【素人劇団 演劇】
演劇関係について見ると、昭和二十年代前半の特徴は素人劇団による演劇が非常に盛んであったことである。当時の状況や雰囲気を伝える好史料として、浜松で出されていた『青年公論』の昭和二十三年新年号所載の「労働文化祭芸能大会 演劇批評」(筆者・成島成夫)がある(『新編史料編五』 九文学 史料27)。これによると、この大会に参加した労組の数は日楽本社労組、浜松工機部労組など九つにも上っており、素人劇団による演劇がいかに盛んであったかを伝えている。この批評文からは、そこで演じられた作品の半数以上が、何らかの形で戦争に取材したものであることが知られ、時代を思わせられる。評者は一つ一つの作品について丁寧に、かつ手厳しく批評した上で、まとめの部分で次のように記しており、当時のこうした素人劇団による演劇界の、真面目で厳しい姿勢をうかがうことが出来る。

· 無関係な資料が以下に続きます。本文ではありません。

This is an optimization exercise on Yosys and OpenROAD, whose aim is small area, not a production implementation. Function was checked by simulation only, so behaviour that the tests miss may differ from the original. Power and IR drop assume default switching activity.

## cedar
==> flow/design.v (excerpt) <==
module rvsteel_core #(
  parameter     [31:0]  BOOT_ADDRESS = 32'h00000000
  ) (
  input  wire           clock,
  input  wire           reset,
  input  wire           halt,
  output wire   [31:0]  rw_address,
  input  wire   [31:0]  read_data,
  output wire           read_request,
  input  wire           read_response,
  output wire   [31:0]  write_data,
  output wire   [3:0 ]  write_strobe,
  output wire           write_request,
  input  wire           write_response,
  input  wire           irq_external,
  output wire           irq_external_response,
  input  wire           irq_timer,
  output wire           irq_timer_response,
  input  wire           irq_software,
  output wire           irq_software_response,
  input  wire   [15:0]  irq_fast,
  output wire   [15:0]  irq_fast_response,
  input  wire   [63:0]  real_time_clock
  );
  localparam NOP_INSTRUCTION      = 32'h00000013;
  localparam OPCODE_OP            = 7'b0110011;
  localparam OPCODE_OP_IMM        = 7'b0010011;
  localparam OPCODE_LOAD          = 7'b0000011;
  localparam OPCODE_STORE         = 7'b0100011;
  localparam OPCODE_BRANCH        = 7'b1100011;
  localparam OPCODE_JAL           = 7'b1101111;
  localparam OPCODE_JALR          = 7'b1100111;
  localparam OPCODE_LUI           = 7'b0110111;
  localparam OPCODE_AUIPC         = 7'b0010111;
  localparam OPCODE_MISC_MEM      = 7'b0001111;
  localparam OPCODE_SYSTEM        = 7'b1110011;
  reg           reset_reg;
  wire          reset_internal;
  wire          clock_enable;
  reg           prev_load_request;
  reg           prev_read_request;
  reg           prev_write_request;
  reg   [31:0]  prev_rw_address;
  reg   [31:0]  prev_write_data;
  reg   [3:0 ]  prev_write_strobe;
  reg   [31:0]  prev_instruction;
  reg           state_reset;
  reg           state_trap_taken;
  reg           state_trap_return;
  wire          state_operating;
  wire          flush;
  reg   [31:1]  program_counter;
  always @(posedge clock)
    reset_reg <= reset;
  assign reset_internal = reset | reset_reg;
  assign clock_enable = !( halt                |
    (prev_read_request   & !read_response    ) |
  ...
export LEC_CHECK = 0
export CAP_MARGIN = 5
export CORE_MARGIN = 2
export CORE_UTILIZATION = 35
export PLACE_DENSITY = 0.4
export SETUP_SLACK_MARGIN = 0.1
export SLEW_MARGIN = 5
export SYNTH_HIERARCHICAL = 1
export SYNTH_MINIMUM_KEEP_SIZE = 0
create_clock -name core_clock -period 20.0 [get_ports {clock}]
standard.sh (not shown) runs the stock make flow with config.mk's settings and CLKGATE_MAP_FILE= SYNTH_SCRIPT=/design/flow/synth_recipe.tcl, a recipe that flattens the netlist after the stock synthesis.
==> flow/flow/run.sh <==
#!/bin/bash
# Standard layout, with two changes: clock tree synthesis with clkbuf_8 buffers
# and without dummy loads, and small buffers (buf_1) on the input and output ports.
set -e
export CTS_ARGS="-sink_clustering_enable -repair_clock_nets -dont_use_dummy_load -buf_list sky130_fd_sc_hd__clkbuf_8"
export BUFFER_PORTS_ARGS="-buffer_cell sky130_fd_sc_hd__buf_1"
bash standard.sh > standard.log 2>&1
Changes in onyx relative to cedar:
--- a/flow/design.v
+++ b/flow/design.v
@@ -143,35 +143,33 @@
   genvar isel, ibitr, igrp;
   generate
     for (isel = 1; isel < 32; isel = isel + 1) begin : read_select
       assign rs1_select[isel] = rs1_address == isel;
       assign rs2_select[isel] = rs2_address == isel;
     end
     for (ibitr = 0; ibitr < 32; ibitr = ibitr + 1) begin : read_bits
       wire [10:0] rs1_group_n;
       wire [10:0] rs2_group_n;
-      for (igrp = 0; igrp < 10; igrp = igrp + 1) begin : groups
+      for (igrp = 0; igrp < 11; igrp = igrp + 1) begin : groups
         wire data0 = integer_file[3*igrp+1][ibitr];
         wire data1 = integer_file[3*igrp+2][ibitr];
-        wire data2 = integer_file[3*igrp+3][ibitr];
+        wire data2 = (3*igrp+3 < 32) ? integer_file[(3*igrp+3) % 32 + (3*igrp+3) / 32][ibitr] : 1'b0;
         rvsteel_core_aoi222 rs1_group (
           .a0(data0), .s0(rs1_select[3*igrp+1]),
           .a1(data1), .s1(rs1_select[3*igrp+2]),
           .a2(data2), .s2(rs1_select[3*igrp+3]),
           .y(rs1_group_n[igrp]));
         rvsteel_core_aoi222 rs2_group (
           .a0(data0), .s0(rs2_select[3*igrp+1]),
           .a1(data1), .s1(rs2_select[3*igrp+2]),
           .a2(data2), .s2(rs2_select[3*igrp+3]),
           .y(rs2_group_n[igrp]));
       end
-      assign rs1_group_n[10] = ~(integer_file[31][ibitr] & rs1_select[31]);
-      assign rs2_group_n[10] = ~(integer_file[31][ibitr] & rs2_select[31]);
       always @* begin
         rs1_data[ibitr] = ~&rs1_group_n;
         rs2_data[ibitr] = ~&rs2_group_n;
       end
     end
   endgenerate
   wire  [31:0]  immediate_i_type = {{20{instruction[31]}}, instruction[31:20]};
   wire  [31:0]  immediate_s_type = {{20{instruction[31]}}, instruction[31:25], instruction[11:7]};
   wire  [31:0]  immediate_b_type = {{20{instruction[31]}}, instruction[7], instruction[30:25],
@@ -455,22 +453,22 @@
         .a0(csr_utime[32+icsr]),      .s0(sel_timeh),
         .a1(csr_minstret[icsr]),      .s1(sel_instret),
         .a2(csr_minstret[32+icsr]),   .s2(sel_instreth),
         .y(group_n[1]));
       rvsteel_core_aoi222 group2 (
         .a0(csr_mtvec_value[icsr]),   .s0(sel_mtvec),
         .a1(csr_mscratch[icsr]),      .s1(sel_mscratch),
         .a2(csr_mepc_value[icsr]),    .s2(sel_mepc),
         .y(group_n[2]));
-      rvsteel_core_aoi221 group3 (
+      rvsteel_core_aoi222 group3 (
         .a0(csr_mcause[icsr]),        .s0(sel_mcause),
         .a1(csr_mtval[icsr]),         .s1(sel_mtval),
-        .c(csr_small_out[icsr]),
+        .a2(csr_small_out[icsr]),     .s2(1'b1),
         .y(group_n[3]));
       always @*
         csr_data_out[icsr] = ~&group_n;
     end
   endgenerate
   wire  [31:0]  csr_data_mask = funct3[2] ? {27'b0, rs1_address} : rs1_data;
   reg   [31:0]  csr_write_data;
   always @* begin
     case (funct3[1:0])
@@ -648,19 +646,9 @@
   input  wire s0,
   input  wire a1,
   input  wire s1,
   input  wire a2,
   input  wire s2,
   output wire y
   );
   assign y = ~((a0 & s0) | (a1 & s1) | (a2 & s2));
 endmodule
-module rvsteel_core_aoi221 (
-  input  wire a0,
-  input  wire s0,
-  input  wire a1,
-  input  wire s1,
-  input  wire c,
-  output wire y
-  );
-  assign y = ~((a0 & s0) | (a1 & s1) | c);
-endmodule
- Relative to cedar, worst IR drop on VDD has gone up in onyx.
- Changes observed in onyx relative to cedar: final worst slack climbed 0.052 ns; first-iteration DRC count now smaller; wire length per cell after detailed routing decreased by 3.1 um relative to the old numbers; critical path depth higher; final period utilization down 0.26 points.
- Detailed route, onyx vs cedar: via total lower for onyx
- | initial core utilization | cedar vs onyx | ≈ equal |
- Between cedar and onyx, the difference in area fraction of clock buffers and clock inverters is negligible.
- Cell count went up slightly going from cedar to onyx.

-- re-timing with driven ports --
The results above use ideal ports. As a check the final layouts listed here were re-extracted and re-timed, cells and wires unchanged. Step 1 (the two cells are an assumption about what drives the block):
set clk [get_ports {clock}]
set_driving_cell -lib_cell sky130_fd_sc_hd__clkbuf_16 $clk
set_driving_cell -lib_cell sky130_fd_sc_hd__buf_2 [delete_from_list [all_inputs] $clk]
Step 2 also shifts input and output timing later by t, the mid clock arrival at the registers, as if the neighbouring blocks saw the same clock. Three values: ideal, step 1, step 2; two values: the first two.
| run | t (ns) | slack for setup (ns) | hold WS [ns] | latest minus earliest clock arrival (ns) |
|---|---|---|---|---|
| cedar | 1.117 | 0.389 / 0.283 / -0.198 | 0.494 / 0.494 / 0.494 | 0.107 / 0.108 |
| onyx | 1.109 | 0.441 / 0.255 / -0.428 | 0.540 / 0.540 / 0.540 | 0.146 / 0.146 |
Met with ideal ports but missed after step 2: setup timing in cedar and onyx. For onyx, which loses most, drivers alone change the setup slack by -0.186 ns; drivers and shift together by -0.869 ns.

組織労働者諸君の取上げる脚本が、単なる人情劇であつたり、安易で、センチメンタルなお涙頂戴式のものであつては、ならないと思ふ。所謂軽演劇式のものであつても、作者の世界観、社会観、人生観が芸術的な手法に依つて、明瞭に主張されておるやうなものであつて欲しい。
こうした素人劇団による演劇活動は、青年団においても盛んで、村まつりの余興などで活躍した。しかし、映画の人気の高まり等によって次第に姿を消していったようである。